Would you please retype the records that follow, word for word?

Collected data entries
++++++
`src/rtl/pipe_subtractor_16bit.sv`:
```
// pipe_subtractor_16bit
//
// Two-stage pipelined subtractor. It computes diff = a - b - bin modulo 2^WIDTH,
// plus the unsigned borrow-out and the signed overflow flag. The low half is
// subtracted in stage 1 and the high half in stage 2. A valid/ready handshake is
// used on both sides, and the block can hold up to two results under
// backpressure.
//
// Parameters
//   WIDTH      operand width; must be even (split into two halves of WIDTH/2)
//
// Ports
//   clk        rising-edge clock
//   reset      asynchronous, active-low reset
//   in_valid   operand set present on a, b, bin
//   in_ready   block accepts operands this cycle (combinational)
//   a, b, bin  minuend, subtrahend, borrow in
//   out_valid  result present on diff, bout, ovf
//   out_ready  consumer accepts the result this cycle
//   diff       a - b - bin modulo 2^WIDTH
//   bout       1 iff unsigned a < b + bin
//   ovf        signed overflow of the subtraction
module pipe_subtractor_16bit #(
  parameter int WIDTH = 16
) (
  input  logic             clk,
  input  logic             reset,
  input  logic             in_valid,
  output logic             in_ready,
  input  logic [WIDTH-1:0] a,
  input  logic [WIDTH-1:0] b,
  input  logic             bin,
  output logic             out_valid,
  input  logic             out_ready,
  output logic [WIDTH-1:0] diff,
  output logic             bout,
  output logic             ovf
);

  localparam int H = WIDTH / 2;

  // stage 1 registers
  logic         v1;
  logic [H-1:0] lo_diff;
  logic         lo_borrow;
  logic [H-1:0] a_hi;
  logic [H-1:0] b_hi;

  // stage 2 valid (data lives directly in the output registers)
  logic         v2;

  logic         stage2_load;
  logic         accept;
  logic [H:0]   lo_full;
  logic [H:0]   hi_full;
  logic         ovf_next;

  // Stage 2 takes stage 1's result when it is empty or being drained this cycle.
  // Stage 1 can take new operands when it is empty or is being moved on.
  always_comb begin
    stage2_load = v1 & (~v2 | out_ready);
    in_ready    = ~v1 | stage2_load;
    accept      = in_valid & in_ready;
  end

  // The extra top bit of each (H+1)-bit subtraction is the borrow out of that half.
  always_comb begin
    lo_full  = {1'b0, a[H-1:0]} - {1'b0, b[H-1:0]} - {{H{1'b0}}, bin};
    hi_full  = {1'b0, a_hi} - {1'b0, b_hi} - {{H{1'b0}}, lo_borrow};
    ovf_next = (a_hi[H-1] != b_hi[H-1]) && (hi_full[H-1] != a_hi[H-1]);
  end

  always_ff @(posedge clk or negedge reset) begin
    if (!reset) begin
      v1        <= 1'b0;
      lo_diff   <= '0;
      lo_borrow <= 1'b0;
      a_hi      <= '0;
      b_hi      <= '0;
    end else begin
      if (accept) begin
        v1        <= 1'b1;
        lo_diff   <= lo_full[H-1:0];
        lo_borrow <= lo_full[H];
        a_hi      <= a[WIDTH-1:H];
        b_hi      <= b[WIDTH-1:H];
      end else if (stage2_load) begin
        v1 <= 1'b0;
      end
    end
  end

  // Output registers keep their last loaded value whenever nothing new arrives,
  // so a stalled or already-consumed result stays visible on diff/bout/ovf.
  always_ff @(posedge clk or negedge reset) begin
    if (!reset) begin
      v2   <= 1'b0;
      diff <= '0;
      bout <= 1'b0;
      ovf  <= 1'b0;
    end else begin
      if (stage2_load) begin
        v2   <= 1'b1;
        diff <= {hi_full[H-1:0], lo_diff};
        bout <= hi_full[H];
        ovf  <= ovf_next;
      end else if (out_ready) begin
        v2 <= 1'b0;
      end
    end
  end

  assign out_valid = v2;

endmodule

```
++++++
## Answer space
`src/rtl/pipe_subtractor_16bit.sv`:
```
// pipe_subtractor_16bit
//
// Two-stage pipelined subtractor. It computes diff = a - b - bin modulo 2^WIDTH,
// plus the unsigned borrow-out and the signed overflow flag. The low half is
// subtracted in stage 1 and the high half in stage 2. A valid/ready handshake is
// used on both sides, and the block can hold up to two results under
// backpressure.
//
// Parameters
//   WIDTH      operand width; must be even (split into two halves of WIDTH/2)
//
// Ports
//   clk        rising-edge clock
//   reset      asynchronous, active-low reset
//   in_valid   operand set present on a, b, bin
//   in_ready   block accepts operands this cycle (combinational)
//   a, b, bin  minuend, subtrahend, borrow in
//   out_valid  result present on diff, bout, ovf
//   out_ready  consumer accepts the result this cycle
//   diff       a - b - bin modulo 2^WIDTH
//   bout       1 iff unsigned a < b + bin
//   ovf        signed overflow of the subtraction
module pipe_subtractor_16bit #(
  parameter int WIDTH = 16
) (
  input  logic             clk,
  input  logic             reset,
  input  logic             in_valid,
  output logic             in_ready,
  input  logic [WIDTH-1:0] a,
  input  logic [WIDTH-1:0] b,
  input  logic             bin,
  output logic             out_valid,
  input  logic             out_ready,
  output logic [WIDTH-1:0] diff,
  output logic             bout,
  output logic             ovf
);

  localparam int H = WIDTH / 2;

  // stage 1 registers
  logic         v1;
  logic [H-1:0] lo_diff;
  logic         lo_borrow;
  logic [H-1:0] a_hi;
  logic [H-1:0] b_hi;

  // stage 2 valid (data lives directly in the output registers)
  logic         v2;

  logic         stage2_load;
  logic         accept;
  logic [H:0]   lo_full;
  logic [H:0]   hi_full;
  logic         ovf_next;

  // Stage 2 takes stage 1's result when it is empty or being drained this cycle.
  // Stage 1 can take new operands when it is empty or is being moved on.
  always_comb begin
    stage2_load = v1 & (~v2 | out_ready);
    in_ready    = ~v1 | stage2_load;
    accept      = in_valid & in_ready;
  end

  // The extra top bit of each (H+1)-bit subtraction is the borrow out of that half.
  always_comb begin
    lo_full  = {1'b0, a[H-1:0]} - {1'b0, b[H-1:0]} - {{H{1'b0}}, bin};
    hi_full  = {1'b0, a_hi} - {1'b0, b_hi} - {{H{1'b0}}, lo_borrow};
    ovf_next = (a_hi[H-1] != b_hi[H-1]) && (hi_full[H-1] != a_hi[H-1]);
  end

  always_ff @(posedge clk or negedge reset) begin
    if (!reset) begin
      v1        <= 1'b0;
      lo_diff   <= '0;
      lo_borrow <= 1'b0;
      a_hi      <= '0;
      b_hi      <= '0;
    end else begin
      if (accept) begin
        v1        <= 1'b1;
        lo_diff   <= lo_full[H-1:0];
        lo_borrow <= lo_full[H];
        a_hi      <= a[WIDTH-1:H];
        b_hi      <= b[WIDTH-1:H];
      end else if (stage2_load) begin
        v1 <= 1'b0;
      end
    end
  end

  // Output registers keep their last loaded value whenever nothing new arrives,
  // so a stalled or already-consumed result stays visible on diff/bout/ovf.
  always_ff @(posedge clk or negedge reset) begin
    if (!reset) begin
      v2   <= 1'b0;
      diff <= '0;
      bout <= 1'b0;
      ovf  <= 1'b0;
    end else begin
      if (stage2_load) begin
        v2   <= 1'b1;
        diff <= {hi_full[H-1:0], lo_diff};
        bout <= hi_full[H];
        ovf  <= ovf_next;
      end else if (out_ready) begin
        v2 <= 1'b0;
      end
    end
  end

  assign out_valid = v2;

endmodule

```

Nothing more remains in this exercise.